Page 1 of Wait for Me

Prologue

Logan Urquhart regretted ever promising little Jonas that he would give him anything for his fifth birthday.

The fortune he had inherited enabled him to buy whatever his son wanted, including a whole toy store chain, pony rides to last a lifetime, and entire schools he would attend all the way through university.

But.

All Jonas Urquhart wanted for his birthday was to see his mom.

“Dad, you promised.”

Logan stared at his beloved son sitting next to him at their dining table by the window that opened to a pleasant spring in metropolitan Atlanta.

They were eating peanut butter and jelly sandwiches, Jonas’s favorite food, and drinking lemonade, also Jonas’s favorite.

The little boy looked lonely.

Sometimes Logan wished he could give Jonas a sibling to play with.

In order to do that, Logan would need a wife. And he had no time for marriage—or remarriage—at this point in his life.

Jonas chewed his PBJ.

The silence between them broke Logan’s heart.

He remembered when he had been very young, growing up as an only child of absentee parents, and only having his cousin Jared to call and talk to.

He remembered having prayed for years that God would give him a sibling. When God hadn’t answered his prayer, Logan had turned his back against God.

It hadn’t been until his college years at business school that he had realized how foolish it was for him to ignore God when the book of Proverbs was a fount of wisdom, which could be a blessing for Logan in his business.

As Logan looked at his son, he wondered what kind of life Jonas would live, where he’d go, what he’d do so many years from now.

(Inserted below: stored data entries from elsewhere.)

### config.mk
export PLATFORM = sky130hd
export DESIGN_NAME = seg_execute_muldiv
export DESIGN_NICKNAME = d
export VERILOG_FILES = /design/src/rtl/seg_execute_muldiv_pkg.sv /design/src/rtl/seg_execute_muldiv_abs.sv /design/src/rtl/seg_execute_muldiv.sv
export SDC_FILE = /design/constraint.sdc
export NUM_CORES = 1
export LEC_CHECK = 0
export BUFFER_PORTS_ARGS = -buffer_cell sky130_fd_sc_hd__buf_2
export CORE_ASPECT_RATIO = 1.1
export CORE_UTILIZATION = 32
export DETAILED_ROUTE_END_ITERATION = 10
export PLACE_DENSITY_LB_ADDON = 0.3
export SLEW_MARGIN = 20
export SYNTH_ARGS = -nofsm -noshare
export SYNTH_HDL_FRONTEND = slang
export SYNTH_SLANG_ARGS = --single-unit
### constraint.sdc
create_clock -name i_clk -period 3.2 [get_ports i_clk]
set_input_delay 0.32 -clock i_clk [delete_from_list [all_inputs] [get_ports i_clk]]
set_output_delay 0.32 -clock i_clk [all_outputs]
set_load 0.02 [all_outputs]
[src/rtl/debug_sequencer.sv]
// Debug-port sequencer: takes one host command at a time, requests debug mode from the core,
// drives the command's one- or two-cycle control-word sequence, then releases the core and responds.
module debug_sequencer #(
  parameter int unsigned ACK_TIMEOUT = 255
) (
  input  logic       clk_i,
  input  logic       rst_i,
  input  logic       cmd_valid_i,
  output logic       cmd_ready_o,
  input  logic [2:0] cmd_op_i,
  input  logic [3:0] cmd_addr_i,
  input  logic [7:0] cmd_data_i,
  output logic       rsp_valid_o,
  input  logic       rsp_ready_i,
  output logic [7:0] rsp_data_o,
  output logic       rsp_err_o,
  output logic       busy_o,
  output logic       debug_request_o,
  input  logic       debug_ack_i,
  output logic [7:0] debug_data_o,
  input  logic [7:0] bus_i,
  output logic       d_clr_o,
  output logic       d_hlt_o,
  output logic       d_ce_o,
  output logic       d_su_o,
  output logic       d_ri_o,
  output logic       d_ai_n_o,
  output logic       d_bi_n_o,
  output logic       d_oi_n_o,
  output logic       d_ii_n_o,
  output logic       d_j_n_o,
  output logic       d_fi_n_o,
  output logic       d_mi_n_o,
  output logic       d_do_n_o,
  output logic       d_ao_n_o,
  output logic       d_bo_n_o,
  output logic       d_io_n_o,
  output logic       d_co_n_o,
  output logic       d_eo_n_o,
  output logic       d_ro_n_o,
  output logic       d_no_n_o
);

  // state   | meaning
  // IDLE    | ready for a command, idle control word
  // REQ     | debug request raised, waiting for ack or timeout
  // STEP1   | first control word of the command
  // STEP2   | second control word (memory ops only)
  // RELEASE | request dropped, waiting for ack to fall
  // RSP     | response valid until consumed
  typedef enum logic [2:0] {
    IDLE    = 3'd0,
    REQ     = 3'd1,
    STEP1   = 3'd2,
    STEP2   = 3'd3,
    RELEASE = 3'd4,
    RSP     = 3'd5
  } state_e;

  typedef enum logic [2:0] {
    OP_WR_MEM  = 3'd0,
    OP_RD_MEM  = 3'd1,
    OP_SET_PC  = 3'd2,
    OP_RD_A    = 3'd3,
    OP_RD_B    = 3'd4,
    OP_RD_PC   = 3'd5,
    OP_WR_A    = 3'd6,
    OP_CLR_CPU = 3'd7
  } op_e;

  localparam logic [15:0] ACK_TC = 16'(ACK_TIMEOUT - 1);

  state_e      state_q, state_d;
  op_e         op_q, op_d;
  logic [3:0]  addr_q, addr_d;
  logic [7:0]  data_q, data_d;
  logic [15:0] cnt_q, cnt_d;
  logic [7:0]  rsp_data_q, rsp_data_d;
  logic        rsp_err_q, rsp_err_d;

  always_ff @(posedge clk_i or posedge rst_i) begin
    if (rst_i) begin
      state_q    <= IDLE;
      op_q       <= OP_WR_MEM;
      addr_q     <= '0;
      data_q     <= '0;
      cnt_q      <= '0;
      rsp_data_q <= '0;
      rsp_err_q  <= 1'b0;
    end else begin
      state_q    <= state_d;
      op_q       <= op_d;
      addr_q     <= addr_d;
      data_q     <= data_d;
      cnt_q      <= cnt_d;
      rsp_data_q <= rsp_data_d;
      rsp_err_q  <= rsp_err_d;
    end
  end

  always_comb begin
    state_d         = state_q;
    op_d            = op_q;
    addr_d          = addr_q;
    data_d          = data_q;
    cnt_d           = cnt_q;
    rsp_data_d      = rsp_data_q;
    rsp_err_d       = rsp_err_q;
    debug_request_o = 1'b0;
    debug_data_o    = 8'h00;
    d_clr_o         = 1'b0;
    d_ri_o          = 1'b0;
    d_ai_n_o        = 1'b1;
    d_j_n_o         = 1'b1;
    d_mi_n_o        = 1'b1;
    d_do_n_o        = 1'b1;
    d_ao_n_o        = 1'b1;
    d_bo_n_o        = 1'b1;
    d_co_n_o        = 1'b1;
    d_ro_n_o        = 1'b1;

    case (state_q)
      IDLE: begin
        if (cmd_valid_i) begin
          op_d       = op_e'(cmd_op_i);
          addr_d     = cmd_addr_i;
          data_d     = cmd_data_i;
          cnt_d      = '0;
          rsp_data_d = 8'h00;
          rsp_err_d  = 1'b0;
          state_d    = REQ;
        end
      end
      REQ: begin
        debug_request_o = 1'b1;
        // An ack arriving on the last allowed cycle still wins over the timeout.
        if (debug_ack_i) begin
          cnt_d   = '0;
          state_d = STEP1;
        end else if (cnt_q == ACK_TC) begin
          cnt_d     = '0;
          rsp_err_d = 1'b1;
          state_d   = RSP;
        end else begin
          cnt_d = cnt_q + 16'd1;
        end
      end
      STEP1: begin
        debug_request_o = 1'b1;
        case (op_q)
          OP_WR_MEM, OP_RD_MEM: begin
            d_do_n_o     = 1'b0;
            d_mi_n_o     = 1'b0;
            debug_data_o = {4'h0, addr_q};
          end
          OP_SET_PC: begin
            d_do_n_o     = 1'b0;
            d_j_n_o      = 1'b0;
            debug_data_o = data_q;
          end
          OP_WR_A: begin
            d_do_n_o     = 1'b0;
            d_ai_n_o     = 1'b0;
            debug_data_o = data_q;
          end
          OP_RD_A: begin
            d_ao_n_o   = 1'b0;
            rsp_data_d = bus_i;
          end
          OP_RD_B: begin
            d_bo_n_o   = 1'b0;
            rsp_data_d = bus_i;
          end
          OP_RD_PC: begin
            d_co_n_o   = 1'b0;
            rsp_data_d = bus_i;
          end
          OP_CLR_CPU: d_clr_o = 1'b1;
          default: ;
        endcase
        if (op_q == OP_WR_MEM || op_q == OP_RD_MEM) state_d = STEP2;
        else                                        state_d = RELEASE;
      end
      STEP2: begin
        debug_request_o = 1'b1;
        if (op_q == OP_WR_MEM) begin
          d_do_n_o     = 1'b0;
          d_ri_o       = 1'b1;
          debug_data_o = data_q;
        end else begin
          d_ro_n_o   = 1'b0;
          rsp_data_d = bus_i;
        end
        state_d = RELEASE;
      end
      RELEASE: begin
        if (!debug_ack_i) state_d = RSP;
      end
      RSP: begin
        if (rsp_ready_i) state_d = IDLE;
      end
      default: state_d = IDLE;
    endcase

    // Strobes must drop the moment reset rises, not at the next edge.
    if (rst_i) begin
      debug_request_o = 1'b0;
      debug_data_o    = 8'h00;
      d_clr_o         = 1'b0;
      d_ri_o          = 1'b0;
      d_ai_n_o        = 1'b1;
      d_j_n_o         = 1'b1;
      d_mi_n_o        = 1'b1;
      d_do_n_o        = 1'b1;
      d_ao_n_o        = 1'b1;
      d_bo_n_o        = 1'b1;
      d_co_n_o        = 1'b1;
      d_ro_n_o        = 1'b1;
    end
  end

  assign d_hlt_o  = 1'b0;
  assign d_ce_o   = 1'b0;
  assign d_su_o   = 1'b0;
  assign d_bi_n_o = 1'b1;
  assign d_oi_n_o = 1'b1;
  assign d_ii_n_o = 1'b1;
  assign d_fi_n_o = 1'b1;
  assign d_io_n_o = 1'b1;
  assign d_eo_n_o = 1'b1;
  assign d_no_n_o = 1'b1;

  assign cmd_ready_o = (state_q == IDLE) && !rst_i;
  assign busy_o      = (state_q != IDLE);
  assign rsp_valid_o = (state_q == RSP);
  assign rsp_data_o  = rsp_data_q;
  assign rsp_err_o   = rsp_err_q;

endmodule
**src/rtl/rle_packer_pkg.sv**
```systemverilog
// Shared widths, field positions and pack/unpack helpers for the run-length packer.
package rle_packer_pkg;

    localparam int VAL_W   = 9;
    localparam int CNT_W   = 8;
    localparam int PAIR_W  = VAL_W + CNT_W;
    localparam int CNT_LSB = 0;
    localparam int CNT_MSB = CNT_LSB + CNT_W - 1;
    localparam int VAL_LSB = CNT_MSB + 1;
    localparam int VAL_MSB = VAL_LSB + VAL_W - 1;
    localparam int DROP_W  = 16;

    typedef logic [PAIR_W-1:0] pair_t;

    function automatic pair_t pack_pair(input logic [VAL_W-1:0] value,
                                        input logic [CNT_W-1:0] count);
        pair_t p;
        p = {PAIR_W{1'b0}};
        p[VAL_MSB:VAL_LSB] = value;
        p[CNT_MSB:CNT_LSB] = count;
        return p;
    endfunction

    function automatic logic [CNT_W-1:0] unpack_count(input pair_t p);
        return p[CNT_MSB:CNT_LSB];
    endfunction

endpackage

```
**src/rtl/rle_pair_fifo.sv**
```systemverilog
// Pair FIFO: synchronous write, registered head word, extra-MSB pointers for full/empty.
module rle_pair_fifo
    import rle_packer_pkg::*;
#(
    parameter int DEPTH = 8
) (
    input  logic                   clk,
    input  logic                   rst,
    input  logic                   wr_en,
    input  pair_t                  wr_data,
    input  logic                   rd_en,
    output pair_t                  rd_data,
    output logic                   rd_valid,
    output logic [$clog2(DEPTH):0] level
);
    localparam int AW = $clog2(DEPTH);
    localparam int PW = AW + 1;

    pair_t         mem_q [DEPTH];
    logic [PW-1:0] wr_ptr_q, wr_ptr_d;
    logic [PW-1:0] rd_ptr_q, rd_ptr_d;
    logic [PW-1:0] level_q, level_d;
    pair_t         rd_data_q, rd_data_d;
    logic          rd_valid_q, rd_valid_d;

    // Next pointers, occupancy and the head word presented after this edge
    always_comb begin
        if (wr_en) begin
            wr_ptr_d = wr_ptr_q + PW'(1);
        end else begin
            wr_ptr_d = wr_ptr_q;
        end
        if (rd_en) begin
            rd_ptr_d = rd_ptr_q + PW'(1);
        end else begin
            rd_ptr_d = rd_ptr_q;
        end
        level_d    = wr_ptr_d - rd_ptr_d;
        rd_valid_d = (level_d != {PW{1'b0}});
        // The new head is the slot being written now only when everything older is gone
        if (!rd_valid_d) begin
            rd_data_d = rd_data_q;
        end else if (rd_ptr_d == wr_ptr_q) begin
            rd_data_d = wr_data;
        end else begin
            rd_data_d = mem_q[rd_ptr_d[AW-1:0]];
        end
    end

    // Storage array, not reset
    always_ff @(posedge clk) begin
        if (wr_en) begin
            mem_q[wr_ptr_q[AW-1:0]] <= wr_data;
        end
    end

    // Pointer, occupancy and output registers
    always_ff @(posedge clk or posedge rst) begin
        if (rst) begin
            wr_ptr_q   <= {PW{1'b0}};
            rd_ptr_q   <= {PW{1'b0}};
            level_q    <= {PW{1'b0}};
            rd_data_q  <= {PAIR_W{1'b0}};
            rd_valid_q <= 1'b0;
        end else begin
            wr_ptr_q   <= wr_ptr_d;
            rd_ptr_q   <= rd_ptr_d;
            level_q    <= level_d;
            rd_data_q  <= rd_data_d;
            rd_valid_q <= rd_valid_d;
        end
    end

    assign rd_data  = rd_data_q;
    assign rd_valid = rd_valid_q;
    assign level    = level_q;

endmodule

```
**src/rtl/rle_packer.sv**
```systemverilog
// Packs encoder (value,count) runs into a FIFO of 17-bit words, one push per new run.
// Optional RLE_PACK_DROP_CNT_EN adds a saturating drop_cnt output.
module rle_packer
    import rle_packer_pkg::*;
#(
    parameter int DEPTH = 8
) (
    input  logic                    clk,
    input  logic                    rst,
    input  logic signed [VAL_W-1:0] in_value,
    input  logic        [CNT_W-1:0] in_count,
    output logic       [PAIR_W-1:0] out_data,
    output logic                    out_valid,
    input  logic                    out_ready,
    output logic                    ovf,
    output logic [$clog2(DEPTH):0]  level
`ifdef RLE_PACK_DROP_CNT_EN
    ,
    output logic       [DROP_W-1:0] drop_cnt
`endif
);
    localparam int LW = $clog2(DEPTH) + 1;

    pair_t cur_pair_s, prev_q, prev_d;
    logic  new_pair_s, pop_s, full_s, push_s, drop_s;
    logic  ovf_q, ovf_d;

    // Change detection against last cycle's pair, and push/drop arbitration
    always_comb begin
        cur_pair_s = pack_pair(in_value, in_count);
        prev_d     = cur_pair_s;
        new_pair_s = (cur_pair_s != prev_q) && (unpack_count(cur_pair_s) != {CNT_W{1'b0}});
        pop_s      = out_valid & out_ready;
        full_s     = (level == LW'(DEPTH));
        push_s     = new_pair_s & (~full_s | pop_s);
        drop_s     = new_pair_s & full_s & ~pop_s;
        ovf_d      = ovf_q | drop_s;
    end

    // Previous-pair and sticky overflow registers
    always_ff @(posedge clk or posedge rst) begin
        if (rst) begin
            prev_q <= {PAIR_W{1'b0}};
            ovf_q  <= 1'b0;
        end else begin
            prev_q <= prev_d;
            ovf_q  <= ovf_d;
        end
    end

    assign ovf = ovf_q;

`ifdef RLE_PACK_DROP_CNT_EN
    logic [DROP_W-1:0] drop_cnt_q, drop_cnt_d;

    // Saturating count of dropped pairs
    always_comb begin
        if (drop_s && (drop_cnt_q != {DROP_W{1'b1}})) begin
            drop_cnt_d = drop_cnt_q + DROP_W'(1);
        end else begin
            drop_cnt_d = drop_cnt_q;
        end
    end

    // Drop counter register
    always_ff @(posedge clk or posedge rst) begin
        if (rst) begin
            drop_cnt_q <= {DROP_W{1'b0}};
        end else begin
            drop_cnt_q <= drop_cnt_d;
        end
    end

    assign drop_cnt = drop_cnt_q;
`endif

    rle_pair_fifo #(
        .DEPTH (DEPTH)
    ) u_fifo (
        .clk      (clk),
        .rst      (rst),
        .wr_en    (push_s),
        .wr_data  (cur_pair_s),
        .rd_en    (pop_s),
        .rd_data  (out_data),
        .rd_valid (out_valid),
        .level    (level)
    );

endmodule
```
[src/rtl/cla_pkg.sv]
// Shared types and lookahead helpers for the pipelined carry-lookahead adder/subtractor.
package cla_pkg;

    localparam int unsigned CLA_MAX_BLOCK = 32;

    // Per-stage control record; overflow is meaningful only in the final stage.
    typedef struct packed {
        logic valid;
        logic carry;
        logic overflow;
    } stage_ctrl_t;

    function automatic int unsigned cla_stages(input int unsigned width, input int unsigned block);
        return (block == 0) ? 0 : width / block;
    endfunction

    // Sum-of-products lookahead carry into bit 'pos' of a group (generate = a&b, propagate = a|b).
    function automatic logic cla_carry_into(
        input logic [CLA_MAX_BLOCK-1:0] g,
        input logic [CLA_MAX_BLOCK-1:0] p,
        input logic                     cin,
        input int unsigned              pos
    );
        logic c;
        logic term;
        c = cin;
        for (int unsigned k = 0; k < CLA_MAX_BLOCK; k++) begin
            if (k < pos) c = c & p[k];
        end
        for (int unsigned j = 0; j < CLA_MAX_BLOCK; j++) begin
            if (j < pos) begin
                term = g[j];
                for (int unsigned k = j + 1; k < CLA_MAX_BLOCK; k++) begin
                    if (k < pos) term = term & p[k];
                end
                c = c | term;
            end
        end
        return c;
    endfunction

endpackage

[src/rtl/cla_block.sv]
// Combinational BLOCK-bit carry-lookahead group: sum, group generate/propagate and carry out.
module cla_block
    import cla_pkg::*;
#(
    parameter int unsigned BLOCK = 8
) (
    input  logic [BLOCK-1:0] a,
    input  logic [BLOCK-1:0] b,
    input  logic             cin,
    output logic [BLOCK-1:0] sum,
    output logic             grp_g,
    output logic             grp_p,
    output logic             cout
);

    logic [CLA_MAX_BLOCK-1:0] g_ext;
    logic [CLA_MAX_BLOCK-1:0] p_ext;

    always_comb begin
        g_ext = '0;
        p_ext = '0;
        g_ext[BLOCK-1:0] = a & b;
        p_ext[BLOCK-1:0] = a | b;
        sum = '0;
        for (int unsigned i = 0; i < BLOCK; i++) begin
            sum[i] = a[i] ^ b[i] ^ cla_carry_into(g_ext, p_ext, cin, i);
        end
        grp_g = cla_carry_into(g_ext, p_ext, 1'b0, BLOCK);
        grp_p = &p_ext[BLOCK-1:0];
        cout  = cla_carry_into(g_ext, p_ext, cin, BLOCK);
    end

endmodule
[src/rtl/spi_burst_master_if.sv]
// Bundles the host-side FIFO/command signals and the downstream byte-controller
// handshake of spi_burst_master. The master modport is the block's own view.
interface spi_burst_master_if #(
    parameter int LEN_W = 4
);
    logic             tx_wr_en;
    logic [7:0]       tx_wr_data;
    logic             tx_full;
    logic [LEN_W:0]   tx_count;

    logic             cmd_valid;
    logic [LEN_W-1:0] cmd_len;
    logic             cmd_err;
    logic             burst_busy;
    logic             burst_done;

    logic             rx_rd_en;
    logic [7:0]       rx_rd_data;
    logic             rx_empty;
    logic             rx_overflow;

    logic             ctl_start;
    logic [7:0]       ctl_data;
    logic             ctl_hold_cs;
    logic             ctl_busy;
    logic             ctl_done;
    logic [7:0]       ctl_rx_data;

    modport master (
        input  tx_wr_en, tx_wr_data, cmd_valid, cmd_len, rx_rd_en,
               ctl_busy, ctl_done, ctl_rx_data,
        output tx_full, tx_count, cmd_err, burst_busy, burst_done,
               rx_rd_data, rx_empty, rx_overflow,
               ctl_start, ctl_data, ctl_hold_cs
    );

    modport slave (
        output tx_wr_en, tx_wr_data, cmd_valid, cmd_len, rx_rd_en,
               ctl_busy, ctl_done, ctl_rx_data,
        input  tx_full, tx_count, cmd_err, burst_busy, burst_done,
               rx_rd_data, rx_empty, rx_overflow,
               ctl_start, ctl_data, ctl_hold_cs
    );
endinterface
`config.mk`:
```
export PLATFORM = sky130hd
export DESIGN_NAME = scroll_scheduler
export DESIGN_NICKNAME = d
export VERILOG_FILES = /design/src/rtl/scroll_scheduler_pkg.sv /design/src/rtl/scroll_offset_counter.sv /design/src/rtl/scroll_scheduler.sv
export SDC_FILE = /design/constraint.sdc
export NUM_CORES = 1
export LEC_CHECK = 0
export CAP_MARGIN = 30
export CORE_ASPECT_RATIO = 1.5
export CORE_MARGIN = 8
export CORE_UTILIZATION = 45
export CTS_BUF_LIST = sky130_fd_sc_hd__clkbuf_4 sky130_fd_sc_hd__clkbuf_8
export DETAILED_ROUTE_END_ITERATION = 10
export DONT_BUFFER_PORTS = 1
export PLACE_DENSITY = 0.73
export SYNTH_ARGS = -nofsm -noshare
export SYNTH_HDL_FRONTEND = slang
export SYNTH_SLANG_ARGS = --single-unit
```
`constraint.sdc`:
```
create_clock -name clock -period 2.5 [get_ports clock]
set_input_delay 0.25 -clock clock [delete_from_list [all_inputs] [get_ports clock]]
set_output_delay 0.25 -clock clock [all_outputs]
set_load 0.005 [all_outputs]
```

Would he recall this moment when his own dad had all but reneged on his promise to give his son whatever he wanted for his fifth birthday?

Logan sighed.

Yes, Logan Urquhart, the financial genius who, with his cousin Jared, ran the multibillion-dollar Urquhart Enterprises investment firm, had lost the battle to an almost five-year-old.

Thanks to his only son—to whom he had rarely refused—Logan must face Marie again.

Has it been three years since our divorce?

Logan didn’t know the real reason he had married Marie. Deep down, he wondered if Marie had been right about their relationship, how it hadn’t been based on any deep foundation.

They had met at a business conference in the French Riviera shortly after he and his first fiancée had broken up, six years ago now. Logan was smitten with Marie’s charms immediately. The fact that she also spoke seven languages amazed him, and he hired the translator on the spot to accompany him and his cousin Jared to Sweden, where Urquhart Enterprises were to have a meeting with a Saudi businessman.

Her FBI background checks panned out. She was a French translator who spoke English beautifully, almost like poetry. Within three months, Logan had proposed, and she had said yes. A lovely wedding on Cumberland Island, Georgia, sealed their love for each other.

Unfortunately, once they returned to Atlanta after Marie had applied for permanent residency, she grew antsy staying in the ten-bedroom house on Paces Ferry Road with nothing to do but pace the floor. Logan was gone all the time on business trips, and his paranoia that his pregnant wife should not fly—you know, all that radiation in the sky—Marie couldn’t take it anymore.

Perhaps that had been why their marriage had lasted for only three years. By then, Jonas was almost two years old, and still needed his mommy. Marie intended to take him home with her to Marseilles, but there was no way Logan was going to let his American son leave the country.

Through the wit and tact of his family attorney, Logan had managed to wrestle the baby from Marie.

Marie traveled for a living, the custody attorney had explained in court. She lived from hotel to hotel, job to job, embassy to embassy. Such was the life of a freelance translator much sought after by state departments and governments.

Who was going to watch the toddler while Marie went to work?